■ **Your goal**: Lines that contain the string "flip" are the ones to list; copy all of them from the records.

Start of Raw data

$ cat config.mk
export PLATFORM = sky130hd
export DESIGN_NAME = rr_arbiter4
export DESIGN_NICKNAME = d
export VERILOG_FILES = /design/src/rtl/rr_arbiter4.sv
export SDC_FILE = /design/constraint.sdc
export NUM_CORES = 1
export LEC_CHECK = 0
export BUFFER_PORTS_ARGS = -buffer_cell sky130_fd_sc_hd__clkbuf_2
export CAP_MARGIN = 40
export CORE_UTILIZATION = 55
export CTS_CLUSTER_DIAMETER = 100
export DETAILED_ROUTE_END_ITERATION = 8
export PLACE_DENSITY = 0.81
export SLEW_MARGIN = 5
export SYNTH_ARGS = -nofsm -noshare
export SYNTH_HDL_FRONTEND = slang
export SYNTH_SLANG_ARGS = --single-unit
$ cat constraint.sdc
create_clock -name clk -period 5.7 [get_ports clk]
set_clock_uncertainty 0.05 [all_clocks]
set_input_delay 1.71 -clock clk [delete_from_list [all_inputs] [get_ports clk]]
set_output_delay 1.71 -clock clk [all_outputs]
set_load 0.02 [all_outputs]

End of Raw data
Start of Raw data

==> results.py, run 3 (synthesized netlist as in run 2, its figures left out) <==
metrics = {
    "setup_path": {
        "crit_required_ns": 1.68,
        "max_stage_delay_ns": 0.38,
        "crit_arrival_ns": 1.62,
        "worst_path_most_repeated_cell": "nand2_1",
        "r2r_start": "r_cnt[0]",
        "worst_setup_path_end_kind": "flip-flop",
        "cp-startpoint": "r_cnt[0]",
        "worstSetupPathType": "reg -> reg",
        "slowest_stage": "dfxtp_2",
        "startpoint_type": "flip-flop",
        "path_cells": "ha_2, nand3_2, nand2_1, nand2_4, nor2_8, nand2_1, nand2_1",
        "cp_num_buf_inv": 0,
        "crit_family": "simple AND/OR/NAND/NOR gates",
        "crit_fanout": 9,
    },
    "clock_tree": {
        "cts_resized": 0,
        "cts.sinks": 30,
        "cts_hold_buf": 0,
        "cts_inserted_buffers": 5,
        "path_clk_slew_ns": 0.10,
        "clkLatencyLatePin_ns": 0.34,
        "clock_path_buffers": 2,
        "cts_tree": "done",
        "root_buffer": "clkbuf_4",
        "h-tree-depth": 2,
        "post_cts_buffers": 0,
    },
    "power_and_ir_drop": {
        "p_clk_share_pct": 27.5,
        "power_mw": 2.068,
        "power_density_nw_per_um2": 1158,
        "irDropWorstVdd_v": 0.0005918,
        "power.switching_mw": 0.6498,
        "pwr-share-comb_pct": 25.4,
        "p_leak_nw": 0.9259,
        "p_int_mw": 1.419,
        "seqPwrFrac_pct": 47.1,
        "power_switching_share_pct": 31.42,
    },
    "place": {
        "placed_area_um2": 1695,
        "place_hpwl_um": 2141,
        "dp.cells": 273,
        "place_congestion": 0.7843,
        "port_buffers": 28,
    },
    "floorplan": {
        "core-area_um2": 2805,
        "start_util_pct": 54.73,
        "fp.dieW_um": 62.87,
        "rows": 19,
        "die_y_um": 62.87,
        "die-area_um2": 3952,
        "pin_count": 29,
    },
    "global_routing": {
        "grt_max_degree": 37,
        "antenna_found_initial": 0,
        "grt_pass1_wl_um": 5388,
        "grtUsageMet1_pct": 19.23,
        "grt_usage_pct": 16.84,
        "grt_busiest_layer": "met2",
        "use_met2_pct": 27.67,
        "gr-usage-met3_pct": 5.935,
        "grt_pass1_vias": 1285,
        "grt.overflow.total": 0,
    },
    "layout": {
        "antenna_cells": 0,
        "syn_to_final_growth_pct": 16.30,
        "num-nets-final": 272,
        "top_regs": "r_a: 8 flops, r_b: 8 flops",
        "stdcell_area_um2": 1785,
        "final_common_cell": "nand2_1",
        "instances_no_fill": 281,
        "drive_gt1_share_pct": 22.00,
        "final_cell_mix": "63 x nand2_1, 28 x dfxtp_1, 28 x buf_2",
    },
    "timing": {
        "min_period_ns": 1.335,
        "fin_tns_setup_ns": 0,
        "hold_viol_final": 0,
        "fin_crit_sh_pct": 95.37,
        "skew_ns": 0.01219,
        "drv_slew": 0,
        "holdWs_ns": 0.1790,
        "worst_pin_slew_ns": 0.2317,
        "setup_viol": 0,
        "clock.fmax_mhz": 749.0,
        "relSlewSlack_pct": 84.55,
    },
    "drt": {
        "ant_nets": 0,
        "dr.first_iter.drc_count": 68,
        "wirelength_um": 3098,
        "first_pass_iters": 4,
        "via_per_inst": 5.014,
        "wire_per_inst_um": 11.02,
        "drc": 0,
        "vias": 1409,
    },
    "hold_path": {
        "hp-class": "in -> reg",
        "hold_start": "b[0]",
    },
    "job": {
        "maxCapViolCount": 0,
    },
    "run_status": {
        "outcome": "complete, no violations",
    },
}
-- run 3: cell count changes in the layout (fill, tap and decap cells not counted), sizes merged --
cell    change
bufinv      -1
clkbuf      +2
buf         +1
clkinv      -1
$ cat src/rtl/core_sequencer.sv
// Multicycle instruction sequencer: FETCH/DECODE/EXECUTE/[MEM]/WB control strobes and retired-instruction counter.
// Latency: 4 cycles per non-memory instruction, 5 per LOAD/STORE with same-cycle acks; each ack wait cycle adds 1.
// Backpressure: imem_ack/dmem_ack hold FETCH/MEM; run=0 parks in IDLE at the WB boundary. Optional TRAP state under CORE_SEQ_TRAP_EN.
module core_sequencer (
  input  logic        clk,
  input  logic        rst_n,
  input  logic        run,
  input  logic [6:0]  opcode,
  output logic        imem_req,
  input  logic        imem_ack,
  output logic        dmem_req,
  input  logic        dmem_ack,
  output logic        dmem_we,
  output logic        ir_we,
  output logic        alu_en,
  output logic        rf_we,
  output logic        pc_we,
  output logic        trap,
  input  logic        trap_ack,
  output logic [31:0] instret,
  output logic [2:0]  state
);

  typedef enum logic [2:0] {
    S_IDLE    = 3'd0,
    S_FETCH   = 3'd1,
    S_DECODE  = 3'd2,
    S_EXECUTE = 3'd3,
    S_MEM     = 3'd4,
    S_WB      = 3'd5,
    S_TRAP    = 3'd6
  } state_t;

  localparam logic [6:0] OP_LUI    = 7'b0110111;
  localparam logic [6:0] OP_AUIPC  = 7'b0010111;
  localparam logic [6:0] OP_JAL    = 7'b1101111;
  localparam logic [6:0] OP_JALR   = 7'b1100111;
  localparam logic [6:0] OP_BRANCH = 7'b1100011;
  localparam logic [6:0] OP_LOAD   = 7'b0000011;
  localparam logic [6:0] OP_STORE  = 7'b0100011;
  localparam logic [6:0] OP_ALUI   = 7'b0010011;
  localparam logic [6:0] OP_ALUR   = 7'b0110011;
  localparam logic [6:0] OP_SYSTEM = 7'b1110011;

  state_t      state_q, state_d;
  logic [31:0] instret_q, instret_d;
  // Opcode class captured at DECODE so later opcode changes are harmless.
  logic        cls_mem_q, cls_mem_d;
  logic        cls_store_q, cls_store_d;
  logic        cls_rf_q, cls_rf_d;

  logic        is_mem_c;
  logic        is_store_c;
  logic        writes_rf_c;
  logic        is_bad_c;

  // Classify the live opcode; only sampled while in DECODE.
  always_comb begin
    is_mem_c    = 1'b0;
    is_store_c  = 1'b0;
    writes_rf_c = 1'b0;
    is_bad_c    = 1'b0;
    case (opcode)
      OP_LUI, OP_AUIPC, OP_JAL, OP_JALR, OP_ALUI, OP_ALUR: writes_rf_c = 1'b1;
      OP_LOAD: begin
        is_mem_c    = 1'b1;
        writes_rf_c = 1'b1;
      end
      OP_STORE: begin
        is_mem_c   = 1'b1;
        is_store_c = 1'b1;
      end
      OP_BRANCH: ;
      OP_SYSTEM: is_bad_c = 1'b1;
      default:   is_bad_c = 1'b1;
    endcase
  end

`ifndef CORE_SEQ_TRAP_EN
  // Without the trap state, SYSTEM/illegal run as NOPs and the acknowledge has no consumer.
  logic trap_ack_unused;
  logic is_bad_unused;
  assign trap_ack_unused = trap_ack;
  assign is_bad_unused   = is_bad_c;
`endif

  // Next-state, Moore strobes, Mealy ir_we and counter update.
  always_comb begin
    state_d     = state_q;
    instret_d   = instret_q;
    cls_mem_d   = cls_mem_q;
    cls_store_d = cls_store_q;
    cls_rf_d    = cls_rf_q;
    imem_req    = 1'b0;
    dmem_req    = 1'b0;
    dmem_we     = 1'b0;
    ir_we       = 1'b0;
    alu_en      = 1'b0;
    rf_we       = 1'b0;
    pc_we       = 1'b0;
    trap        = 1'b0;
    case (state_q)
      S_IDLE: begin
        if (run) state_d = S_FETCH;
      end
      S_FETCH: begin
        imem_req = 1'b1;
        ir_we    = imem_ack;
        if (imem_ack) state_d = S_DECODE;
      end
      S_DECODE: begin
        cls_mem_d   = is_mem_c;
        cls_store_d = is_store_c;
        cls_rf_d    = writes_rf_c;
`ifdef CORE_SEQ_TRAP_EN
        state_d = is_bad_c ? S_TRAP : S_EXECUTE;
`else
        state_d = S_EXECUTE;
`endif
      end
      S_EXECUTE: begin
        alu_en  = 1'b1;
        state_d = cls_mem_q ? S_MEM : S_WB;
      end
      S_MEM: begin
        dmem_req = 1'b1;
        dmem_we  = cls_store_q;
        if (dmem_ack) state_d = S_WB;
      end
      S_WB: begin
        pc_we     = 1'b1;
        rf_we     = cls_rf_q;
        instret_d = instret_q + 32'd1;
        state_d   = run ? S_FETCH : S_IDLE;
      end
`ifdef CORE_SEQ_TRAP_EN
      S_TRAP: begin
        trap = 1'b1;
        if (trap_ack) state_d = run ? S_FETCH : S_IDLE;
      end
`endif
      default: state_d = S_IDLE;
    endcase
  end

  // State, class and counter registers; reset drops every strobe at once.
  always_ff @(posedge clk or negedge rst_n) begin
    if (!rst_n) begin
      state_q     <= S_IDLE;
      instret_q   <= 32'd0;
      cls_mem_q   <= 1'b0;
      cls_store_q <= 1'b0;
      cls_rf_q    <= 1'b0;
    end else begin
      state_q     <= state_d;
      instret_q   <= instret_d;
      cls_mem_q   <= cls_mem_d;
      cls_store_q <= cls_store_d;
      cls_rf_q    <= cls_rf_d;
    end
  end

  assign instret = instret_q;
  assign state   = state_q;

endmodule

End of Raw data

■ **Task output**:
        "worst_setup_path_end_kind": "flip-flop",
        "startpoint_type": "flip-flop",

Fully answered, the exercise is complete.